James Fitzpatrick, Ph.D., joined the School of Medicine on June 1st 2015 as the inaugural Scientific Director of the Washington University Center for Cellular Imaging (WUCCI) and as an Associate Professor of Neuroscience and Cell Biology & Physiology. He was promoted to Full Professor in 2019 and was awarded a Chan Zuckerberg Initiative Imaging Scientist award in 2020. Prior to his relocation to Washington University, he was Senior Director of Biophotonics and Strategic Technology Initiatives at the Salk Institute for Biological Studies in La Jolla, CA.

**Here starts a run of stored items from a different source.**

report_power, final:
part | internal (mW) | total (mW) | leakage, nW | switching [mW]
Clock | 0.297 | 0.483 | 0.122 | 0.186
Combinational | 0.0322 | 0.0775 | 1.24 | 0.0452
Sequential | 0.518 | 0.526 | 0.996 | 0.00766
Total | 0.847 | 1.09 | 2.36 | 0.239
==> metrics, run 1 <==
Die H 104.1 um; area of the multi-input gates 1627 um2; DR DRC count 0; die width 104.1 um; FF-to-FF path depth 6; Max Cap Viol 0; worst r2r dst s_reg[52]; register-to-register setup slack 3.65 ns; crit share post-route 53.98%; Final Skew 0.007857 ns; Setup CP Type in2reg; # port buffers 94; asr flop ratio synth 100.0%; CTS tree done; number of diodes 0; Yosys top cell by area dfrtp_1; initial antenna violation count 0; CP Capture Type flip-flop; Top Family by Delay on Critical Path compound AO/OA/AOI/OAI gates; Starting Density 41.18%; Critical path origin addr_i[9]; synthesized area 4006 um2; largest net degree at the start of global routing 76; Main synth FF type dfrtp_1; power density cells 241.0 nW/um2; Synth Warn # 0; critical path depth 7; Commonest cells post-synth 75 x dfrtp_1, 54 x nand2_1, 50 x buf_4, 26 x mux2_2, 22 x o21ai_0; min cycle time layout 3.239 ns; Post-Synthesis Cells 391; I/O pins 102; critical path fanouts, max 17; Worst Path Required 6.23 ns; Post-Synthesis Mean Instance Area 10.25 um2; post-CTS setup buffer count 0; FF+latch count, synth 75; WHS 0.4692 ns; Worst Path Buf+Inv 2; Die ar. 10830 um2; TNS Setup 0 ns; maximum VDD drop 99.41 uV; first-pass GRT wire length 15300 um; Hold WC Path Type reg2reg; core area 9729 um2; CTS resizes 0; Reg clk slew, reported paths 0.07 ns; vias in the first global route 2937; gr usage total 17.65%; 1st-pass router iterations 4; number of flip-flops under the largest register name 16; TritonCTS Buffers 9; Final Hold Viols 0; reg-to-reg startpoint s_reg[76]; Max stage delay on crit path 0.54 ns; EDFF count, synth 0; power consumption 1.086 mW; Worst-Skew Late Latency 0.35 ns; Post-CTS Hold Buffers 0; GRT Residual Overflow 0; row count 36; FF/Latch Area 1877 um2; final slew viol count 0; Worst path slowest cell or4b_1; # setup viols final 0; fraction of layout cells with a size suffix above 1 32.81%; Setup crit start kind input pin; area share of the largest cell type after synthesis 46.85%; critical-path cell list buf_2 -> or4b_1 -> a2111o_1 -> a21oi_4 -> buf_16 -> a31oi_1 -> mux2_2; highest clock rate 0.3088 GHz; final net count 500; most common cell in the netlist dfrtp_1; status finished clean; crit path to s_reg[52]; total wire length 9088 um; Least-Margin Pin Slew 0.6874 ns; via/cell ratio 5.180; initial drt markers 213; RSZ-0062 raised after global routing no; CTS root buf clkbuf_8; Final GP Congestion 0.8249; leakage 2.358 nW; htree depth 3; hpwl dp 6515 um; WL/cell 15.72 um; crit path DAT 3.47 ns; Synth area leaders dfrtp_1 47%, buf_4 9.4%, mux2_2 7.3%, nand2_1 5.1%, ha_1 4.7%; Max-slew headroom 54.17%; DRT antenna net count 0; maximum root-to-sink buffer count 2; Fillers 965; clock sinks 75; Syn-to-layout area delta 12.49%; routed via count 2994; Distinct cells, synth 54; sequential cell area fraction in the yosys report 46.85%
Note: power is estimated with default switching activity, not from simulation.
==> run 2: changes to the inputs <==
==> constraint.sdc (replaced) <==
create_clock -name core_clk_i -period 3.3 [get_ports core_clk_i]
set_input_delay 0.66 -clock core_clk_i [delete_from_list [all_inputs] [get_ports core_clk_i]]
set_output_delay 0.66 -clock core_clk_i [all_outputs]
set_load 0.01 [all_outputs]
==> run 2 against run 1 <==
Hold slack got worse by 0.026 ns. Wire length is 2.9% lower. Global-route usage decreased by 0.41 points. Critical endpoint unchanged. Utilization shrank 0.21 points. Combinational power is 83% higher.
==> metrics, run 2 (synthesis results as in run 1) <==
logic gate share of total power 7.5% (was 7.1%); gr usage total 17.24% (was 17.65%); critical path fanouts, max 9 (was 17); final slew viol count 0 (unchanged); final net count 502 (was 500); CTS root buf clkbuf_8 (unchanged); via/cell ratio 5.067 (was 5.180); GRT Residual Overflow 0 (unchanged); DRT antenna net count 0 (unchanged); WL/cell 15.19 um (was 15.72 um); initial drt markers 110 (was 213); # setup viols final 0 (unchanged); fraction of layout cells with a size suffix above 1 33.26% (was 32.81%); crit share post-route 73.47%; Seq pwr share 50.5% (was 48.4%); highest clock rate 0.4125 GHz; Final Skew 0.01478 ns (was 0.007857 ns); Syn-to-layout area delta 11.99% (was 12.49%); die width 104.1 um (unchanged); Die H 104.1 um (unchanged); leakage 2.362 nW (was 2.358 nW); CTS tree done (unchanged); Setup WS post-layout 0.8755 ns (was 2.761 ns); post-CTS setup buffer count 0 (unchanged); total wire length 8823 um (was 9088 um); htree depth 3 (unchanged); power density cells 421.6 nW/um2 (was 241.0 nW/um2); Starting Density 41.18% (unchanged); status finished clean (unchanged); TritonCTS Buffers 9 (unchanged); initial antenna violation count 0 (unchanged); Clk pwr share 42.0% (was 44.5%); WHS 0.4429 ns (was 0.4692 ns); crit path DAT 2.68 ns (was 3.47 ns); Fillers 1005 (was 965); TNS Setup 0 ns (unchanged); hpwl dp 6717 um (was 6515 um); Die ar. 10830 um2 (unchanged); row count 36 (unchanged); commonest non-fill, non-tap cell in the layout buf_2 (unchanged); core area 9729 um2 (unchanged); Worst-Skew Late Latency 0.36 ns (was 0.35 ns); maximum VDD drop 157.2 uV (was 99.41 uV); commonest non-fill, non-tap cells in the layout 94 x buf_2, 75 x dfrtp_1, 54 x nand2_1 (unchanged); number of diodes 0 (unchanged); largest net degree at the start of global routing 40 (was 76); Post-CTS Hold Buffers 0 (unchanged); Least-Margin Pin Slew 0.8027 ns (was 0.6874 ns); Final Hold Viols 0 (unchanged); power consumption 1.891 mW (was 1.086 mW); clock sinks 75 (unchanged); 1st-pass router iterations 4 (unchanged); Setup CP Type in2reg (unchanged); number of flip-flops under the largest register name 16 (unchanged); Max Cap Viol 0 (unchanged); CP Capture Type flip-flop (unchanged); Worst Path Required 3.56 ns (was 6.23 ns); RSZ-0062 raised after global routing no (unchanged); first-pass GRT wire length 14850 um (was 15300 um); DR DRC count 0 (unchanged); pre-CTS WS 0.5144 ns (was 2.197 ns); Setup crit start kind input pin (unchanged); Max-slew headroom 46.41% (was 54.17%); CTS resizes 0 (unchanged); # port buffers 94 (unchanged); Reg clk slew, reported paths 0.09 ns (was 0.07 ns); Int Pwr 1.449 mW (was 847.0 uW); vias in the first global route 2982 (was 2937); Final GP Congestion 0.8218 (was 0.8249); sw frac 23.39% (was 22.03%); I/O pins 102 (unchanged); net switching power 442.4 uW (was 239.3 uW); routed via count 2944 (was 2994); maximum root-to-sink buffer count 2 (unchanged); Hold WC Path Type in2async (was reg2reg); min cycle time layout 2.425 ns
===== src/i2cs_pkg.sv =====
// Constants for the two-wire bus slave: register map, fields, states
package i2cs_pkg;

  // Register offsets on the plain register port
  localparam logic [7:0] I2CS_CTL_OFF  = 8'h00;
  localparam logic [7:0] I2CS_STAT_OFF = 8'h04;
  localparam logic [7:0] I2CS_ADDR_OFF = 8'h08;
  localparam logic [7:0] I2CS_RCV_OFF  = 8'h0C;
  localparam logic [7:0] I2CS_TRN_OFF  = 8'h10;

  // Control register fields
  localparam int I2CS_CTL_ON     = 15;
  localparam int I2CS_CTL_REL    = 12;
  localparam int I2CS_CTL_A10    = 10;
  localparam int I2CS_CTL_RECEIVE_STRETCH_ENABLE  = 6;

  // Status register fields
  localparam int I2CS_ST_TEN     = 8;
  localparam int I2CS_ST_OV      = 6;
  localparam int I2CS_ST_DIR     = 2;
  localparam int I2CS_ST_RBF     = 1;
  localparam int I2CS_ST_TBF     = 0;

  // Reset values
  localparam logic [9:0]  I2CS_ADDR_RST = 10'h000;
  localparam logic [15:0] I2CS_DATA_RST = 16'h0000;

  // Fixed first-byte prefix of a ten-bit address
  localparam logic [4:0] I2CS_TEN_PREFIX = 5'h1E;

  // Bit counts of a byte on the bus
  localparam logic [3:0] I2CS_BITS_RX = 4'h8;
  localparam logic [3:0] I2CS_BITS_TX = 4'h7;

  // Slave sequence states, one-hot
  typedef enum logic [6:0] {
    I2CS_IDLE  = 7'h01,
    I2CS_ADDR  = 7'h02,
    I2CS_ADDR2 = 7'h04,
    I2CS_RX    = 7'h08,
    I2CS_ACK   = 7'h10,
    I2CS_TX    = 7'h20,
    I2CS_TXACK = 7'h40
  } i2cs_state_e;

endpackage


===== src/i2cs_slave.sv =====
// Two-wire bus slave with 7/10-bit address match and clock stretching
`timescale 1ns/1ns
//////////////////////////////////////////////////////////////////////////////
//////////////////////////////////////////////////////////////////////////////
module i2cs_slave
  import i2cs_pkg::*;
(
  // Clock and reset
  input  wire logic        clock,
  input  wire logic        rst,
  // Register port
  input  wire logic [7:0]  reg_addr,
  input  wire logic [15:0] reg_wdata,
  input  wire logic        reg_wr,
  input  wire logic        reg_rd,
  output logic      [15:0] reg_rdata,
  // Bus clock line
  input  wire logic        scl_i,
  output logic             scl_o,
  output logic             scl_oe,
  // Bus data line
  input  wire logic        sda_i,
  output logic             sda_o,
  output logic             sda_oe,
  // Slave event pulse
  output logic             slave_event
);

  // Byte compare helper
  function automatic logic byte_eq(input logic [7:0] a, input logic [7:0] b);
    byte_eq = (a == b);
  endfunction

  //////////////////////////////////////////////////////////////////////////
  // Declarations
  logic        scl_m_q, scl_s_q, scl_p_q;
  logic        sda_m_q, sda_s_q, sda_p_q;
  logic        scl_rise, scl_fall, start_det, stop_det;
  i2cs_state_e st_q, nxt_q, dec_nxt;
  logic [3:0]  cnt_q;
  logic [7:0]  rsr_q, txsh_q, rcv_q, trn_q;
  logic [9:0]  sadr_q;
  logic        on_q, rel_q, a10_q, receive_stretch_enable_q;
  logic        rbf_q, tbf_q, ov_q, ten_q, dir_q;
  logic        ack_q, evt_q, nack_q, loaded_q, hold_q;
  logic        byte_done, ninth_fall, txack_fall, tx_enter, tx_load, auto_clr;
  logic        dec_ack, dec_evt, dec_load, dec_ov, dec_set_ten, dec_clr_ten;
  logic        dec_dir, m_first;
  logic        wr_ctl, wr_stat, wr_addr, wr_trn, rd_rcv;
  logic [15:0] rd_mux, rdata_q;
  logic        evt_out_q;

  //////////////////////////////////////////////////////////////////////////
  // Line synchronisers and edge finders
  always_ff @(posedge clock or posedge rst) begin
    if (rst) begin
      scl_m_q <= 1'b1;
      scl_s_q <= 1'b1;
      scl_p_q <= 1'b1;
      sda_m_q <= 1'b1;
      sda_s_q <= 1'b1;
      sda_p_q <= 1'b1;
    end else begin
      scl_m_q <= scl_i;
      scl_s_q <= scl_m_q;
      scl_p_q <= scl_s_q;
      sda_m_q <= sda_i;
      sda_s_q <= sda_m_q;
      sda_p_q <= sda_s_q;
    end
  end

  // Bus events seen from the settled copies
  assign scl_rise  = scl_s_q & ~scl_p_q;
  assign scl_fall  = ~scl_s_q & scl_p_q;
  assign start_det = on_q & scl_s_q & scl_p_q & sda_p_q & ~sda_s_q;
  assign stop_det  = on_q & scl_s_q & scl_p_q & ~sda_p_q & sda_s_q;

  //////////////////////////////////////////////////////////////////////////
  // Register port decode
  assign wr_ctl  = reg_wr & (reg_addr == I2CS_CTL_OFF);
  assign wr_stat = reg_wr & (reg_addr == I2CS_STAT_OFF);
  assign wr_addr = reg_wr & (reg_addr == I2CS_ADDR_OFF);
  assign wr_trn  = reg_wr & (reg_addr == I2CS_TRN_OFF);
  assign rd_rcv  = reg_rd & (reg_addr == I2CS_RCV_OFF);

  //////////////////////////////////////////////////////////////////////////
  // Byte-end decision
  assign byte_done  = scl_fall & (cnt_q == I2CS_BITS_RX)
                      & ((st_q == I2CS_ADDR) | (st_q == I2CS_ADDR2) | (st_q == I2CS_RX));
  assign ninth_fall = scl_fall & (st_q == I2CS_ACK);
  assign txack_fall = scl_fall & (st_q == I2CS_TXACK);
  assign m_first    = (rsr_q[7:3] == I2CS_TEN_PREFIX) & (rsr_q[2:1] == sadr_q[9:8]);

  always_comb begin
    dec_nxt     = I2CS_IDLE;
    dec_ack     = 1'b0;
    dec_evt     = 1'b0;
    dec_load    = 1'b0;
    dec_ov      = 1'b0;
    dec_set_ten = 1'b0;
    dec_clr_ten = 1'b0;
    dec_dir     = rsr_q[0];
    case (st_q)
      I2CS_ADDR: begin
        if (a10_q) begin
          if (m_first && !rsr_q[0]) begin
            dec_ack     = 1'b1;
            dec_evt     = 1'b1;
            dec_clr_ten = 1'b1;
            dec_nxt     = I2CS_ADDR2;
          end else if (m_first && ten_q) begin
            dec_ack = 1'b1;
            dec_evt = 1'b1;
            dec_nxt = I2CS_TX;
          end else begin
            dec_clr_ten = 1'b1;
          end
        end else if (rsr_q[7:1] == sadr_q[6:0]) begin
          dec_ack = 1'b1;
          dec_evt = 1'b1;
          dec_nxt = rsr_q[0] ? I2CS_TX : I2CS_RX;
        end
      end
      I2CS_ADDR2: begin
        dec_dir = 1'b0;
        if (byte_eq(rsr_q, sadr_q[7:0])) begin
          dec_ack     = 1'b1;
          dec_evt     = 1'b1;
          dec_set_ten = 1'b1;
          dec_nxt     = I2CS_RX;
        end else begin
          dec_clr_ten = 1'b1;
        end
      end
      I2CS_RX: begin
        dec_dir  = 1'b0;
        dec_load = ~rbf_q;
        dec_ack  = ~rbf_q & ~ov_q;
        dec_ov   = rbf_q;
        dec_evt  = 1'b1;
        dec_nxt  = I2CS_RX;
      end
      default: begin
        dec_nxt = I2CS_IDLE;
      end
    endcase
  end

  // Transmit entry, shift load and automatic release clear
  assign tx_enter = (ninth_fall & (nxt_q == I2CS_TX)) | (txack_fall & ~nack_q);
  assign tx_load  = tx_enter ? tbf_q : ((st_q == I2CS_TX) & ~loaded_q & tbf_q);
  assign auto_clr = (tx_enter & ~tbf_q)
                    | (ninth_fall & (nxt_q == I2CS_RX) & receive_stretch_enable_q & rbf_q);

  //////////////////////////////////////////////////////////////////////////
  // Slave sequence
  always_ff @(posedge clock or posedge rst) begin
    if (rst) begin
      st_q     <= I2CS_IDLE;
      nxt_q    <= I2CS_IDLE;
      cnt_q    <= 4'h0;
      rsr_q    <= 8'h00;
      ack_q    <= 1'b0;
      evt_q    <= 1'b0;
      nack_q   <= 1'b0;
      dir_q    <= 1'b0;
    end else if (!on_q || stop_det) begin
      st_q  <= I2CS_IDLE;
      ack_q <= 1'b0;
    end else if (start_det) begin
      st_q  <= I2CS_ADDR;
      cnt_q <= 4'h0;
      ack_q <= 1'b0;
    end else begin
      case (st_q)
        I2CS_ADDR, I2CS_ADDR2, I2CS_RX: begin
          if (scl_rise) begin
            rsr_q <= {rsr_q[6:0], sda_s_q};
            cnt_q <= cnt_q + 4'h1;
          end else if (byte_done) begin
            ack_q <= dec_ack;
            evt_q <= dec_evt;
            nxt_q <= dec_nxt;
            dir_q <= dec_dir;
            st_q  <= (dec_nxt == I2CS_IDLE) ? I2CS_IDLE : I2CS_ACK;
          end
        end
        I2CS_ACK: begin
          if (ninth_fall) begin
            ack_q <= 1'b0;
            st_q  <= nxt_q;
            cnt_q <= 4'h0;
          end
        end
        I2CS_TX: begin
          if (scl_fall && loaded_q) begin
            if (cnt_q == I2CS_BITS_TX) begin
              st_q  <= I2CS_TXACK;
              cnt_q <= 4'h0;
            end else begin
              cnt_q <= cnt_q + 4'h1;
            end
          end
        end
        I2CS_TXACK: begin
          if (scl_rise) begin
            nack_q <= sda_s_q;
          end else if (txack_fall) begin
            st_q  <= nack_q ? I2CS_IDLE : I2CS_TX;
            cnt_q <= 4'h0;
          end
        end
        default: begin
          st_q <= I2CS_IDLE;
        end
      endcase
    end
  end

  // Transmit shifter, loaded from the single transmit register
  always_ff @(posedge clock or posedge rst) begin
    if (rst) begin
      txsh_q   <= 8'h00;
      loaded_q <= 1'b0;
    end else if (tx_load) begin
      txsh_q   <= trn_q;
      loaded_q <= 1'b1;
    end else if (tx_enter || st_q != I2CS_TX) begin
      loaded_q <= 1'b0;
    end else if (scl_fall && loaded_q) begin
      txsh_q <= {txsh_q[6:0], 1'b1};
    end
  end

  // Event pulse, one cycle after the ninth falling edge
  always_ff @(posedge clock or posedge rst) begin
    if (rst) begin
      evt_out_q <= 1'b0;
    end else begin
      evt_out_q <= (ninth_fall & evt_q) | txack_fall;
    end
  end

  //////////////////////////////////////////////////////////////////////////
  // Control and address registers
  always_ff @(posedge clock or posedge rst) begin
    if (rst) begin
      on_q    <= 1'b0;
      a10_q   <= 1'b0;
      receive_stretch_enable_q <= 1'b0;
      sadr_q  <= I2CS_ADDR_RST;
    end else begin
      if (wr_ctl) begin
        on_q    <= reg_wdata[I2CS_CTL_ON];
        a10_q   <= reg_wdata[I2CS_CTL_A10];
        receive_stretch_enable_q <= reg_wdata[I2CS_CTL_RECEIVE_STRETCH_ENABLE];
      end
      if (wr_addr) begin
        sadr_q <= reg_wdata[9:0];
      end
    end
  end

  // Clock release bit
  always_ff @(posedge clock or posedge rst) begin
    if (rst) begin
      rel_q <= 1'b1;
    end else if (wr_ctl && reg_wdata[I2CS_CTL_REL]) begin
      rel_q <= 1'b1;
    end else if (auto_clr) begin
      rel_q <= 1'b0;
    end else if (wr_ctl && receive_stretch_enable_q) begin
      rel_q <= 1'b0;
    end
  end

  // Clock hold: only after the line is seen low with release clear
  always_ff @(posedge clock or posedge rst) begin
    if (rst) begin
      hold_q <= 1'b0;
    end else if (rel_q || !on_q) begin
      hold_q <= 1'b0;
    end else if (!scl_s_q) begin
      hold_q <= 1'b1;
    end
  end

  // Buffer flags; hardware set wins over software clear
  always_ff @(posedge clock or posedge rst) begin
    if (rst) begin
      rcv_q <= 8'h00;
      trn_q <= 8'h00;
      rbf_q <= 1'b0;
      tbf_q <= 1'b0;
      ov_q  <= 1'b0;
      ten_q <= 1'b0;
    end else begin
      if (byte_done && dec_load) begin
        rcv_q <= rsr_q;
        rbf_q <= 1'b1;
      end else if (rd_rcv) begin
        rbf_q <= 1'b0;
      end
      if (byte_done && dec_ov) begin
        ov_q <= 1'b1;
      end else if (wr_stat) begin
        ov_q <= reg_wdata[I2CS_ST_OV];
      end
      if (wr_trn) begin
        trn_q <= reg_wdata[7:0];
        tbf_q <= 1'b1;
      end else if (tx_load) begin
        tbf_q <= 1'b0;
      end
      if (byte_done && dec_set_ten) begin
        ten_q <= 1'b1;
      end else if (byte_done && dec_clr_ten) begin
        ten_q <= 1'b0;
      end
    end
  end

  //////////////////////////////////////////////////////////////////////////
  // Read mux and registered read data
  always_comb begin
    rd_mux = I2CS_DATA_RST;
    case (reg_addr)
      I2CS_CTL_OFF: begin
        rd_mux[I2CS_CTL_ON]    = on_q;
        rd_mux[I2CS_CTL_REL]   = rel_q;
        rd_mux[I2CS_CTL_A10]   = a10_q;
        rd_mux[I2CS_CTL_RECEIVE_STRETCH_ENABLE] = receive_stretch_enable_q;
      end
      I2CS_STAT_OFF: begin
        rd_mux[I2CS_ST_TEN] = ten_q;
        rd_mux[I2CS_ST_OV]  = ov_q;
        rd_mux[I2CS_ST_DIR] = dir_q;
        rd_mux[I2CS_ST_RBF] = rbf_q;
        rd_mux[I2CS_ST_TBF] = tbf_q;
      end
      I2CS_ADDR_OFF: rd_mux = {6'h00, sadr_q};
      I2CS_RCV_OFF:  rd_mux = {8'h00, rcv_q};
      I2CS_TRN_OFF:  rd_mux = {8'h00, trn_q};
      default:       rd_mux = I2CS_DATA_RST;
    endcase
  end

  always_ff @(posedge clock or posedge rst) begin
    if (rst) begin
      rdata_q <= I2CS_DATA_RST;
    end else if (reg_rd) begin
      rdata_q <= rd_mux;
    end else begin
      rdata_q <= I2CS_DATA_RST;
    end
  end

  //////////////////////////////////////////////////////////////////////////
  // Pin drive, open drain
  assign reg_rdata   = rdata_q;
  assign scl_o       = 1'b0;
  assign scl_oe      = hold_q;
  assign sda_o       = 1'b0;
  assign sda_oe      = ack_q | ((st_q == I2CS_TX) & loaded_q & ~txsh_q[7]);
  assign slave_event = evt_out_q;

  //////////////////////////////////////////////////////////////////////////
  // Assertions
  idle_start_a: assert property (@(posedge clock) disable iff (rst)
    (st_q == I2CS_IDLE) && !start_det |=> (st_q == I2CS_IDLE))
    else $error("left idle without a start");

  addr_ack_a: assert property (@(posedge clock) disable iff (rst)
    byte_done && (st_q == I2CS_ADDR) && !a10_q && (rsr_q[7:1] == sadr_q[6:0])
    |=> ack_q && sda_oe)
    else $error("matched address not acknowledged");

  event_ninth_a: assert property (@(posedge clock) disable iff (rst)
    ninth_fall && evt_q |=> slave_event ##1 !slave_event)
    else $error("event pulse missing after ninth fall");

  rx_load_a: assert property (@(posedge clock) disable iff (rst)
    byte_done && (st_q == I2CS_RX) && !rbf_q && !ov_q
    |=> rbf_q && ack_q && (rcv_q == $past(rsr_q)))
    else $error("received byte not moved to buffer");

  overflow_keep_a: assert property (@(posedge clock) disable iff (rst)
    byte_done && (st_q == I2CS_RX) && rbf_q
    |=> !ack_q && ov_q && (rcv_q == $past(rcv_q)))
    else $error("overflow handling wrong");

  ov_nack_a: assert property (@(posedge clock) disable iff (rst)
    byte_done && (st_q == I2CS_RX) && ov_q && !rbf_q |=> !ack_q && rbf_q)
    else $error("overflow byte acknowledged or not loaded");

  tx_stretch_a: assert property (@(posedge clock) disable iff (rst)
    tx_enter && !tbf_q && !wr_ctl |=> !rel_q)
    else $error("transmit stretch missing");

  tx_nostretch_a: assert property (@(posedge clock) disable iff (rst)
    tx_enter && tbf_q && rel_q |=> rel_q)
    else $error("stretched although transmit loaded");

  rel_ignore_a: assert property (@(posedge clock) disable iff (rst)
    wr_ctl && !receive_stretch_enable_q && !reg_wdata[I2CS_CTL_REL] && !auto_clr
    |=> rel_q == $past(rel_q))
    else $error("release write not ignored");

  hold_low_a: assert property (@(posedge clock) disable iff (rst)
    $rose(scl_oe) |-> $past(!scl_s_q) && $past(!rel_q))
    else $error("clock driven low before line seen low");

  release_a: assert property (@(posedge clock) disable iff (rst)
    rel_q |=> !scl_oe)
    else $error("clock held while released");

endmodule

Dr. Fitzpatrick completed his undergraduate studies in Chemistry at Kings College, London and undertook graduate training in optical physics at the University of Bristol also in the United Kingdom. During his Ph.D. he designed and developed a novel injection seeded optical parametric oscillator (OPO) laser system for the study of nuclear hyperfine structure in the excited electronic states of gas phase free radical species. After completing his doctorate at the University of Bristol, he moved to the United States as a post-doctoral fellow at the University of Pittsburgh in Pennsylvania. There he shifted his focus to study biological molecules such as peptide mimics and their micro-solvated clusters in the gas-phase using high-resolution fluorescence spectroscopy. In his second post-doc at Carnegie Mellon University, also in Pittsburgh, he spent his time studying protein-protein interactions using tools such as fluorescence microscopy and fluorescence correlation spectroscopy (FCS). After completing his post-doctoral training, he joined the Carnegie Mellon National Technology Center for Networks and Pathways, an NIH funded Roadmap initiative whose mandate was to develop fluorescent probe and imaging informatics technologies to study networks and pathways in living cells.
Dr. Fitzpatrick’s primary research interests lie in the integration and application of multi-scale optical and charged particle imaging technologies — specifically, biological applications of ion microscopy, development of correlative 3D light and electron microscopy approaches, and new computational tools to visualize and manipulate large-scale multi-dimensional datasets.